_DIRECTIONS_: Every line below from the one containing "create_clock -name clk_i" to the final line must be reproduced exactly, and no other line may appear in the answer.

----- RECORDED DATA

<file path="src/hdl/rvd_consts.vh">
// constants for the reset and vector dispatch block
`ifndef RVD_CONSTS_VH
`define RVD_CONSTS_VH
`define RVD_OSC_WAIT_CYC 7'h40
`define RVD_HOLD_CYC 7'h20
`define RVD_ADR_CTRL 4'h0
`define RVD_ADR_VBASE 4'h4
`define RVD_ADR_STAT 4'h8
`define RVD_ADR_VECREQ 4'hc
`define RVD_CTRL_KEY_EN 0
`define RVD_CTRL_WDT_EN 1
`define RVD_CTRL_WDT_SEL 2
`define RVD_CTRL_KEY_MASK_LSB 4
`define RVD_CTRL_RST 8'h00
`define RVD_VBASE_RST 16'h0080
`define RVD_VEC_RESET 5'h00
`define RVD_VEC_NMI 5'h02
`define RVD_MASKABLE_MAP 32'h0005_4d90
`define RVD_MAX_VEC 5'h1f
`define RVD_ST_HOLD 2'h0
`define RVD_ST_OSC 2'h1
`define RVD_ST_IRH 2'h2
`define RVD_ST_RUN 2'h3
`endif

</file>
<file path="src/hdl/rvd_reset_dispatch.v">
// reset source combiner, release sequencer and vector address dispatch
// Summary of operation
// - three reset sources: pin, port key entry, watchdog; any resets cpu and peripherals
// - pin low holds reset; pin high starts the reset sequence
// - key reset fires when all software-selected key inputs are low together
// - key reset stays inactive until software enables it
// - watchdog overflow resets when select bit is 1, else raises nmi
// - watchdog reset path is off until software enables it
// - after release wait 64 then 32 oscillator cycles before cpu starts
// - cpu runs on the internal oscillator clock after release
// - cpu fetches reset vector from table start and runs from there
// - reset clears eight general registers and stack pointer to zero
// - reset clears processor status word: level 0, interrupts disabled
// - reset leaves internal ram contents untouched
// - reset loads default values into peripheral registers
// - vector address is base plus four times vector number 0..31
// - pin and watchdog resets use vector 0, highest priority
// - watchdog nmi uses vector 2 at base plus 0x08
// - vectors 4,7,8,10,11,14,16,18 are maskable; 19..31 reserved
// - equal-level maskable requests: lower vector number wins
// - vector base holds 0x8000 after reset
// - low eight vector base bits fixed at zero
`timescale 1ns/10ps
`include "rvd_consts.vh"
module rvd_reset_dispatch (
	input wire clk_i,
	input wire rst_i,
	input wire reset_pin_n_i,
	input wire [3:0] key_reset_inputs_i,
	input wire wdt_overflow_i,
	input wire [31:0] irq_pending_i,
	input wire [95:0] irq_level_i,
	input wire [2:0] cpu_level_i,
	input wire cpu_ie_i,
	input wire [3:0] wb_adr_i,
	input wire [31:0] wb_dat_i,
	input wire [3:0] wb_sel_i,
	input wire wb_we_i,
	input wire wb_cyc_i,
	input wire wb_stb_i,
	output reg [31:0] wb_dat_o,
	output reg wb_ack_o,
	output wire wb_err_o,
	output reg init_reset_o,
	output reg cpu_run_o,
	output reg core_clear_o,
	output reg periph_reset_o,
	output reg [23:0] reset_vec_addr_o,
	output reg nmi_o,
	output reg [23:0] nmi_vec_addr_o,
	output reg irq_o,
	output reg [4:0] irq_vec_o,
	output reg [2:0] irq_lvl_o,
	output reg [23:0] irq_vec_addr_o
);
	// returns base plus four times the vector number
	function [23:0] vec_addr;
		input [15:0] base;
		input [4:0] num;
		begin
			vec_addr = {base, 8'h00} + {17'h00000, num, 2'b00};
		end
	endfunction

	reg [3:0] key_s1_r, key_s2_r;
	reg [7:0] ctrl_r;
	reg [15:0] vbase_r;
	reg [1:0] state_r, state_nxt;
	reg [6:0] cnt_r, cnt_nxt;
	reg [2:0] cause_r;
	reg nmi_pend_r;
	reg rst_q1_r, rst_q2_r;
	wire key_hit, wdt_rst, wdt_nmi, src_rst, hard_rst;
	wire bus_req;
	wire [3:0] key_mask;

	assign key_mask = ctrl_r[`RVD_CTRL_KEY_MASK_LSB +: 4];
	// synchroniser: second stage is the only reader of the first
	always @(posedge clk_i) begin
		key_s1_r <= key_reset_inputs_i;
		key_s2_r <= key_s1_r;
	end
	// empty mask never fires, so an enabled key reset needs at least one port chosen
	assign key_hit = ctrl_r[`RVD_CTRL_KEY_EN] && (key_mask != 4'h0) &&
		((key_s2_r & key_mask) == 4'h0);
	assign wdt_rst = wdt_overflow_i && ctrl_r[`RVD_CTRL_WDT_EN] && ctrl_r[`RVD_CTRL_WDT_SEL];
	assign wdt_nmi = wdt_overflow_i && !ctrl_r[`RVD_CTRL_WDT_SEL];
	assign src_rst = !reset_pin_n_i || key_hit || wdt_rst;
	assign hard_rst = rst_i || src_rst;

	// reset assertion is seen combinationally by the sequencer, release goes through two flops
	always @(posedge clk_i) begin
		if (hard_rst) begin
			rst_q1_r <= 1'b1;
			rst_q2_r <= 1'b1;
		end else begin
			rst_q1_r <= 1'b0;
			rst_q2_r <= rst_q1_r;
		end
	end

	// control and base registers reset on the bus reset rst_i, and the pin, key and wdt paths
	// reset them too, since they are peripheral defaults
	assign bus_req = wb_cyc_i && wb_stb_i && !wb_ack_o;
	assign wb_err_o = 1'b0;
	always @(posedge clk_i) begin
		if (hard_rst) begin
			ctrl_r <= `RVD_CTRL_RST;
			vbase_r <= `RVD_VBASE_RST;
		end else if (bus_req && wb_we_i) begin
			if (wb_adr_i == `RVD_ADR_CTRL && wb_sel_i[0])
				ctrl_r <= wb_dat_i[7:0];
			if (wb_adr_i == `RVD_ADR_VBASE) begin
				if (wb_sel_i[1])
					vbase_r[7:0] <= wb_dat_i[15:8];
				if (wb_sel_i[2])
					vbase_r[15:8] <= wb_dat_i[23:16];
			end
		end
	end

	// record which source caused the last reset; kept until the next source reset overwrites it or rst_i clears it
	always @(posedge clk_i) begin
		if (rst_i)
			cause_r <= 3'h0;
		else if (src_rst)
			cause_r <= {wdt_rst, key_hit, !reset_pin_n_i};
	end

	always @(posedge clk_i) begin
		if (rst_i) begin
			wb_ack_o <= 1'b0;
			wb_dat_o <= 32'h0000_0000;
		end else begin
			wb_ack_o <= bus_req;
			if (bus_req && !wb_we_i) begin
				case (wb_adr_i)
				`RVD_ADR_CTRL: wb_dat_o <= {24'h000000, ctrl_r};
				`RVD_ADR_VBASE: wb_dat_o <= {8'h00, vbase_r, 8'h00};
				`RVD_ADR_STAT: wb_dat_o <= {27'h0, cpu_run_o, state_r, cause_r[1:0] | {1'b0, cause_r[2]}};
				`RVD_ADR_VECREQ: wb_dat_o <= {16'h0000, 5'h00, irq_lvl_o, 3'h0, irq_vec_o};
				default: wb_dat_o <= 32'h0000_0000;
				endcase
			end
		end
	end

	// release sequencer: oscillator wait then internal hold
	always @* begin
		state_nxt = state_r;
		cnt_nxt = cnt_r;
		case (state_r)
		`RVD_ST_HOLD: begin
			if (!rst_q2_r) begin
				state_nxt = `RVD_ST_OSC;
				cnt_nxt = `RVD_OSC_WAIT_CYC - 7'h01;
			end
		end
		`RVD_ST_OSC: begin
			if (cnt_r == 7'h00) begin
				state_nxt = `RVD_ST_IRH;
				cnt_nxt = `RVD_HOLD_CYC - 7'h01;
			end else
				cnt_nxt = cnt_r - 7'h01;
		end
		`RVD_ST_IRH: begin
			if (cnt_r == 7'h00)
				state_nxt = `RVD_ST_RUN;
			else
				cnt_nxt = cnt_r - 7'h01;
		end
		`RVD_ST_RUN: state_nxt = `RVD_ST_RUN;
		default: state_nxt = `RVD_ST_HOLD;
		endcase
	end

	always @(posedge clk_i) begin
		if (hard_rst || rst_q2_r) begin
			state_r <= `RVD_ST_HOLD;
			cnt_r <= 7'h00;
		end else begin
			state_r <= state_nxt;
			cnt_r <= cnt_nxt;
		end
	end

	// cpu status and vector outputs; the core clears r0-sp, psw on core_clear_o
	// ram has no reset hookup here, so its contents stay as they were
	always @(posedge clk_i) begin
		if (hard_rst) begin
			init_reset_o <= 1'b1;
			core_clear_o <= 1'b1;
			periph_reset_o <= 1'b1;
			cpu_run_o <= 1'b0;
			reset_vec_addr_o <= 24'h000000;
		end else begin
			init_reset_o <= rst_q2_r;
			core_clear_o <= (state_r != `RVD_ST_RUN);
			periph_reset_o <= rst_q2_r;
			cpu_run_o <= (state_r == `RVD_ST_RUN);
			reset_vec_addr_o <= vec_addr(vbase_r, `RVD_VEC_RESET);
		end
	end

	// nmi held until reset; reset has higher priority and wipes it
	always @(posedge clk_i) begin
		if (hard_rst) begin
			nmi_pend_r <= 1'b0;
			nmi_o <= 1'b0;
			nmi_vec_addr_o <= 24'h000000;
		end else begin
			if (wdt_nmi)
				nmi_pend_r <= 1'b1;
			nmi_o <= (nmi_pend_r || wdt_nmi) && cpu_run_o;
			nmi_vec_addr_o <= vec_addr(vbase_r, `RVD_VEC_NMI);
		end
	end

	// maskable arbitration: highest level, then lowest vector number
	reg [4:0] best_v;
	reg [2:0] best_l;
	reg best_ok;
	integer i;
	wire [31:0] mask_map = `RVD_MASKABLE_MAP;
	always @* begin
		best_v = 5'h00;
		best_l = 3'h0;
		best_ok = 1'b0;
		for (i = 31; i >= 0; i = i - 1) begin
			if (mask_map[i] && irq_pending_i[i] && irq_level_i[i*3 +: 3] != 3'h0 &&
				(!best_ok || irq_level_i[i*3 +: 3] >= best_l)) begin
				best_v = i[4:0];
				best_l = irq_level_i[i*3 +: 3];
				best_ok = 1'b1;
			end
		end
	end

	always @(posedge clk_i) begin
		if (hard_rst) begin
			irq_o <= 1'b0;
			irq_vec_o <= 5'h00;
			irq_lvl_o <= 3'h0;
			irq_vec_addr_o <= 24'h000000;
		end else begin
			irq_o <= best_ok && cpu_ie_i && (best_l > cpu_level_i) && cpu_run_o && !nmi_o;
			irq_vec_o <= best_v;
			irq_lvl_o <= best_l;
			irq_vec_addr_o <= vec_addr(vbase_r, best_v);
		end
	end
endmodule // rvd_reset_dispatch

</file>
<file path="config.mk">
export PLATFORM = sky130hd
export DESIGN_NAME = rvd_reset_dispatch
export DESIGN_NICKNAME = d
export VERILOG_FILES = /design/src/hdl/rvd_reset_dispatch.v
export VERILOG_INCLUDE_DIRS = /design/src /design/src/hdl
export SDC_FILE = /design/constraint.sdc
export NUM_CORES = 1
export LEC_CHECK = 0
export BUFFER_PORTS_ARGS = -buffer_cell sky130_fd_sc_hd__buf_2
export CAP_MARGIN = 5
export CORE_MARGIN = 3
export CORE_UTILIZATION = 30
export CTS_CLUSTER_DIAMETER = 50
export CTS_CLUSTER_SIZE = 12
export DETAILED_ROUTE_END_ITERATION = 8
export SYNTH_ARGS = -nofsm -noshare
export SYNTH_HDL_FRONTEND = slang
export SYNTH_SLANG_ARGS = --single-unit
</file>
<file path="constraint.sdc">
create_clock -name clk_i -period 12.93 [get_ports clk_i]
set_input_delay 2.586 -clock clk_i [delete_from_list [all_inputs] [get_ports clk_i]]
set_output_delay 2.586 -clock clk_i [all_outputs]
set_load 0.03 [all_outputs]
</file>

----------

_RESPONSE BELOW_:
create_clock -name clk_i -period 12.93 [get_ports clk_i]
set_input_delay 2.586 -clock clk_i [delete_from_list [all_inputs] [get_ports clk_i]]
set_output_delay 2.586 -clock clk_i [all_outputs]
set_load 0.03 [all_outputs]
</file>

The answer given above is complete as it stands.